Punjab Chief Minister Amarinder Singh, who held a sit-in today against the three controversial farm laws, attacked the central government as he asked: “Why is the MSP (minimum support price for the farmers’ produce) not a part of the bills?”

Speaking to NDTV, he said the burning of a tractor in Delhi this morning near the iconic India Gate “shows the anger of the people”. “The incident shows the anger of the people. In the last three years, Punjab has given Rs 5,000 crore to farmers. They don’t know now who is going to buy the food from them. If a farmer’s child is ill, how is he going to arrange the money if there are no commission agents,” the Punjab Chief Minister said, dismissing claims by opponents that his protest was a ‘political stunt’.

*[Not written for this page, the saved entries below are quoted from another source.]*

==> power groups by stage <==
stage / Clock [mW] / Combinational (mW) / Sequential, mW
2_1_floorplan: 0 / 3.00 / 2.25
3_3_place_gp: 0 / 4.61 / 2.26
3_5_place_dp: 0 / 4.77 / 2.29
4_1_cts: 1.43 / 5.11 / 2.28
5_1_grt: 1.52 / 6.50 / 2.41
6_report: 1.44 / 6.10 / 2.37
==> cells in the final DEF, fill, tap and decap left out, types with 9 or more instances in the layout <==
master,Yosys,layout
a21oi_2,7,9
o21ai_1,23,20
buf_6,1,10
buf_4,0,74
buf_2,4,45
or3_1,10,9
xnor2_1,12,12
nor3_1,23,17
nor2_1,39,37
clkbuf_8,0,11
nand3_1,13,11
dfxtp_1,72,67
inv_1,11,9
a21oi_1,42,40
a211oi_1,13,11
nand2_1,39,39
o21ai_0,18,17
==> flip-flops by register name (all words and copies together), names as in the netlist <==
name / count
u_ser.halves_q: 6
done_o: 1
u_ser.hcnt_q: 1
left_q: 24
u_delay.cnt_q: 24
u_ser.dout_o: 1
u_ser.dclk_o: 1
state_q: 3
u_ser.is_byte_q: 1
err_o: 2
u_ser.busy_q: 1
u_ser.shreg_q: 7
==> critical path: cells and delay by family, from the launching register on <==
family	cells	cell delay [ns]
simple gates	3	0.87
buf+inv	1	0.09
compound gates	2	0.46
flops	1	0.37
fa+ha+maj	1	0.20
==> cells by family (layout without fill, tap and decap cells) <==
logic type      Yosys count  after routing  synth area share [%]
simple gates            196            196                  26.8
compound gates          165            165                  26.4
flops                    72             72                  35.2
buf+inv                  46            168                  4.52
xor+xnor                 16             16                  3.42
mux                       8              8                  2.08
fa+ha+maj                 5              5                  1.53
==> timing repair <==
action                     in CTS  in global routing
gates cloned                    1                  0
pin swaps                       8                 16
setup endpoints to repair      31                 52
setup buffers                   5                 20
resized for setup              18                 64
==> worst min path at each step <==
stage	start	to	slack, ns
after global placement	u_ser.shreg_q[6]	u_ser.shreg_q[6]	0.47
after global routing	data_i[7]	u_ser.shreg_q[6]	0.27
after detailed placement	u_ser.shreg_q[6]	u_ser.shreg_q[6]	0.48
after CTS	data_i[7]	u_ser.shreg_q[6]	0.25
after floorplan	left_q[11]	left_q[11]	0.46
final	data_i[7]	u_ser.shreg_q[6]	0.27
===== src/rtl/nand_seq_pkg.sv =====
package nand_seq_pkg;

  typedef enum logic [1:0] {
    KIND_CMD  = 2'd0,
    KIND_ADDR = 2'd1,
    KIND_WR   = 2'd2,
    KIND_RD   = 2'd3
  } kind_e;

  typedef enum logic [2:0] {
    PH_IDLE   = 3'd0,
    PH_SETUP  = 3'd1,
    PH_DELAY  = 3'd2,
    PH_STROBE = 3'd3,
    PH_HOLD   = 3'd4
  } phase_e;

  function automatic logic is_write_kind(kind_e k);
    return k != KIND_RD;
  endfunction

endpackage


===== src/rtl/nand_phase_ctrl.sv =====
module nand_phase_ctrl
  import nand_seq_pkg::*;
#(
  parameter int SHORT_W = 4,
  parameter int LONG_W  = 8
) (
  input  logic               clk_i,
  input  logic               rst_ni,
  input  logic               req_valid_i,
  input  kind_e              req_kind_i,
  input  logic [SHORT_W-1:0] cfg_tclr_i,
  input  logic [SHORT_W-1:0] cfg_tar_i,
  input  logic [LONG_W-1:0]  cfg_twait_i,
  input  logic [LONG_W-1:0]  cfg_thold_i,
  input  logic [LONG_W-1:0]  cfg_tset_i,
  output logic               accept_o,
  output phase_e             phase_o,
  output kind_e              kind_o,
  output logic               done_o,
  output logic               capture_o
);

  phase_e             phase_q;
  kind_e              kind_q;
  logic [LONG_W-1:0]  cnt_q;
  logic [LONG_W-1:0]  twait_q;
  logic [LONG_W-1:0]  thold_q;
  logic               last_cle_q;
  logic               done_q;
  logic               cnt_zero;
  logic               accept;

  assign cnt_zero = (cnt_q == '0);
  assign accept   = req_valid_i && (phase_q == PH_IDLE);

  always_ff @(posedge clk_i or negedge rst_ni) begin
    if (!rst_ni) begin
      phase_q    <= PH_IDLE;
      kind_q     <= KIND_CMD;
      cnt_q      <= '0;
      twait_q    <= '0;
      thold_q    <= '0;
      last_cle_q <= 1'b1;
      done_q     <= 1'b0;
    end else begin
      done_q <= (phase_q == PH_HOLD) && cnt_zero;
      case (phase_q)
        PH_IDLE: begin
          if (accept) begin
            kind_q  <= req_kind_i;
            twait_q <= cfg_twait_i;
            thold_q <= cfg_thold_i;
            if (req_kind_i == KIND_RD) begin
              phase_q <= PH_DELAY;
              cnt_q   <= last_cle_q ? LONG_W'(cfg_tclr_i) : LONG_W'(cfg_tar_i);
            end else begin
              phase_q <= PH_SETUP;
              cnt_q   <= cfg_tset_i;
            end
            if (req_kind_i == KIND_CMD) last_cle_q <= 1'b1;
            else if (req_kind_i == KIND_ADDR) last_cle_q <= 1'b0;
          end
        end
        PH_SETUP, PH_DELAY: begin
          if (cnt_zero) begin
            phase_q <= PH_STROBE;
            cnt_q   <= twait_q;
          end else begin
            cnt_q <= cnt_q - LONG_W'(1);
          end
        end
        PH_STROBE: begin
          if (cnt_zero) begin
            phase_q <= PH_HOLD;
            cnt_q   <= thold_q;
          end else begin
            cnt_q <= cnt_q - LONG_W'(1);
          end
        end
        PH_HOLD: begin
          if (cnt_zero) phase_q <= PH_IDLE;
          else cnt_q <= cnt_q - LONG_W'(1);
        end
        default: phase_q <= PH_IDLE;
      endcase
    end
  end

  assign accept_o  = accept;
  assign phase_o   = phase_q;
  assign kind_o    = kind_q;
  assign done_o    = done_q;
  assign capture_o = (phase_q == PH_STROBE) && cnt_zero && (kind_q == KIND_RD);

  assert_done_pulse_R9: assert property (@(posedge clk_i) disable iff (!rst_ni)
    done_q |=> !done_q);

  assert_done_after_hold_R9: assert property (@(posedge clk_i) disable iff (!rst_ni)
    done_q |-> $past(phase_q) == PH_HOLD);

  assert_busy_kind_stable_R2: assert property (@(posedge clk_i) disable iff (!rst_ni)
    (phase_q != PH_IDLE) |=> $stable(kind_q));

  assert_read_no_setup_R7: assert property (@(posedge clk_i) disable iff (!rst_ni)
    (kind_q == KIND_RD) |-> (phase_q != PH_SETUP));

  assert_write_no_delay_R3: assert property (@(posedge clk_i) disable iff (!rst_ni)
    (kind_q != KIND_RD) |-> (phase_q != PH_DELAY));

endmodule


===== src/rtl/nand_hiz_timer.sv =====
module nand_hiz_timer #(
  parameter int LONG_W = 8
) (
  input  logic              clk_i,
  input  logic              rst_ni,
  input  logic              accept_i,
  input  logic [LONG_W-1:0] thiz_i,
  input  logic              wr_busy_i,
  output logic              oe_o
);

  logic [LONG_W-1:0] hiz_q;

  always_ff @(posedge clk_i or negedge rst_ni) begin
    if (!rst_ni) begin
      hiz_q <= '0;
    end else if (accept_i) begin
      hiz_q <= thiz_i;
    end else if (hiz_q != '0) begin
      hiz_q <= hiz_q - LONG_W'(1);
    end
  end

  assign oe_o = wr_busy_i && (hiz_q == '0);

  assert_hiz_countdown_R6: assert property (@(posedge clk_i) disable iff (!rst_ni)
    (hiz_q != '0 && !accept_i) |=> (hiz_q == $past(hiz_q) - LONG_W'(1)));

endmodule


===== src/rtl/nand_bank_dec.sv =====
module nand_bank_dec #(
  parameter int NBANK = 4,
  localparam int BW   = $clog2(NBANK)
) (
  input  logic             clk_i,
  input  logic             rst_ni,
  input  logic             accept_i,
  input  logic [BW-1:0]    bank_i,
  input  logic             active_i,
  output logic [NBANK-1:0] ce_no
);

  logic [BW-1:0] bank_q;

  always_ff @(posedge clk_i or negedge rst_ni) begin
    if (!rst_ni) bank_q <= '0;
    else if (accept_i) bank_q <= bank_i;
  end

  for (genvar b = 0; b < NBANK; b++) begin : g_ce
    assign ce_no[b] = !(active_i && (bank_q == BW'(b)));
  end

  assert_ce_onehot_R10: assert property (@(posedge clk_i) disable iff (!rst_ni)
    $onehot0(~ce_no));

  assert_ce_idle_R10: assert property (@(posedge clk_i) disable iff (!rst_ni)
    !active_i |-> (&ce_no));

endmodule


===== src/rtl/nand_cycle_seq.sv =====
module nand_cycle_seq
  import nand_seq_pkg::*;
#(
  parameter int DW      = 8,
  parameter int NBANK   = 4,
  parameter int SHORT_W = 4,
  parameter int LONG_W  = 8,
  localparam int BW     = $clog2(NBANK)
) (
  input  logic               clk_i,
  input  logic               rst_ni,
  input  logic               req_valid_i,
  output logic               req_ready_o,
  input  logic [1:0]         req_kind_i,
  input  logic [DW-1:0]      req_data_i,
  input  logic [BW-1:0]      req_bank_i,
  input  logic [SHORT_W-1:0] cfg_tclr_i,
  input  logic [SHORT_W-1:0] cfg_tar_i,
  input  logic [LONG_W-1:0]  cfg_thiz_i,
  input  logic [LONG_W-1:0]  cfg_thold_i,
  input  logic [LONG_W-1:0]  cfg_twait_i,
  input  logic [LONG_W-1:0]  cfg_tset_i,
  output logic               cle_o,
  output logic               ale_o,
  output logic               we_no,
  output logic               re_no,
  output logic [NBANK-1:0]   ce_no,
  output logic [DW-1:0]      dq_o,
  output logic               dq_oe_o,
  input  logic [DW-1:0]      dq_i,
  output logic [DW-1:0]      rd_data_o,
  output logic               done_o
);

  logic          accept;
  phase_e        phase;
  kind_e         kind;
  logic          capture;
  logic          active;
  logic          wr_busy;
  logic          oe;
  logic [DW-1:0] wdata_q;
  logic [DW-1:0] rdata_q;

  nand_phase_ctrl #(
    .SHORT_W (SHORT_W),
    .LONG_W  (LONG_W)
  ) u_ctrl (
    .clk_i       (clk_i),
    .rst_ni      (rst_ni),
    .req_valid_i (req_valid_i),
    .req_kind_i  (kind_e'(req_kind_i)),
    .cfg_tclr_i  (cfg_tclr_i),
    .cfg_tar_i   (cfg_tar_i),
    .cfg_twait_i (cfg_twait_i),
    .cfg_thold_i (cfg_thold_i),
    .cfg_tset_i  (cfg_tset_i),
    .accept_o    (accept),
    .phase_o     (phase),
    .kind_o      (kind),
    .done_o      (done_o),
    .capture_o   (capture)
  );

  assign active  = (phase != PH_IDLE);
  assign wr_busy = active && is_write_kind(kind);

  nand_hiz_timer #(
    .LONG_W (LONG_W)
  ) u_hiz (
    .clk_i     (clk_i),
    .rst_ni    (rst_ni),
    .accept_i  (accept),
    .thiz_i    (cfg_thiz_i),
    .wr_busy_i (wr_busy),
    .oe_o      (oe)
  );

  nand_bank_dec #(
    .NBANK (NBANK)
  ) u_bank (
    .clk_i    (clk_i),
    .rst_ni   (rst_ni),
    .accept_i (accept),
    .bank_i   (req_bank_i),
    .active_i (active),
    .ce_no    (ce_no)
  );

  always_ff @(posedge clk_i or negedge rst_ni) begin
    if (!rst_ni) begin
      wdata_q <= '0;
      rdata_q <= '0;
    end else begin
      if (accept) wdata_q <= req_data_i;
      if (capture) rdata_q <= dq_i;
    end
  end

  assign req_ready_o = (phase == PH_IDLE);
  assign cle_o       = active && (kind == KIND_CMD);
  assign ale_o       = active && (kind == KIND_ADDR);
  assign we_no       = !((phase == PH_STROBE) && is_write_kind(kind));
  assign re_no       = !((phase == PH_STROBE) && (kind == KIND_RD));
  assign dq_oe_o     = oe;
  assign dq_o        = oe ? wdata_q : '0;
  assign rd_data_o   = rdata_q;

  assert_strobe_excl_R4: assert property (@(posedge clk_i) disable iff (!rst_ni)
    !(!we_no && !re_no));

  assert_latch_excl_R3: assert property (@(posedge clk_i) disable iff (!rst_ni)
    !(cle_o && ale_o));

  assert_no_drive_on_read_R8: assert property (@(posedge clk_i) disable iff (!rst_ni)
    !re_no |-> !dq_oe_o);

  assert_strobe_has_ce_R10: assert property (@(posedge clk_i) disable iff (!rst_ni)
    (!we_no || !re_no) |-> !(&ce_no));

  assert_done_idle_R9: assert property (@(posedge clk_i) disable iff (!rst_ni)
    done_o |-> (req_ready_o && we_no && re_no && !dq_oe_o && (&ce_no)));

  assert_rdata_stable_R8: assert property (@(posedge clk_i) disable iff (!rst_ni)
    (re_no && $past(re_no)) |-> $stable(rd_data_o));

endmodule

Punjab has become the epicentre of the protests against the three laws linked to agriculture sector amid widespread protests. Amarinder Singh is the first chief minster in the country who has participated in an agitation to express his discontent against the centre.

On being asked about the links of the Punjab Youth Congress to today’s protest in Delhi, he said: “I don’t know if that’s the case”. In a tweet, however, Brinder Dhillon, president of the Punjab Youth Congress, took responsibility of the India Gate protest.

Earlier, while holding a sit-in at the ancestral village of freedom fighter Shaheed Bhagat Singh, Amarinder Singh had backed the protesters as he spoke to the reporters. “If it’s my tractor and I want to burn it… what is the problem?” he said as the reporters laughed along.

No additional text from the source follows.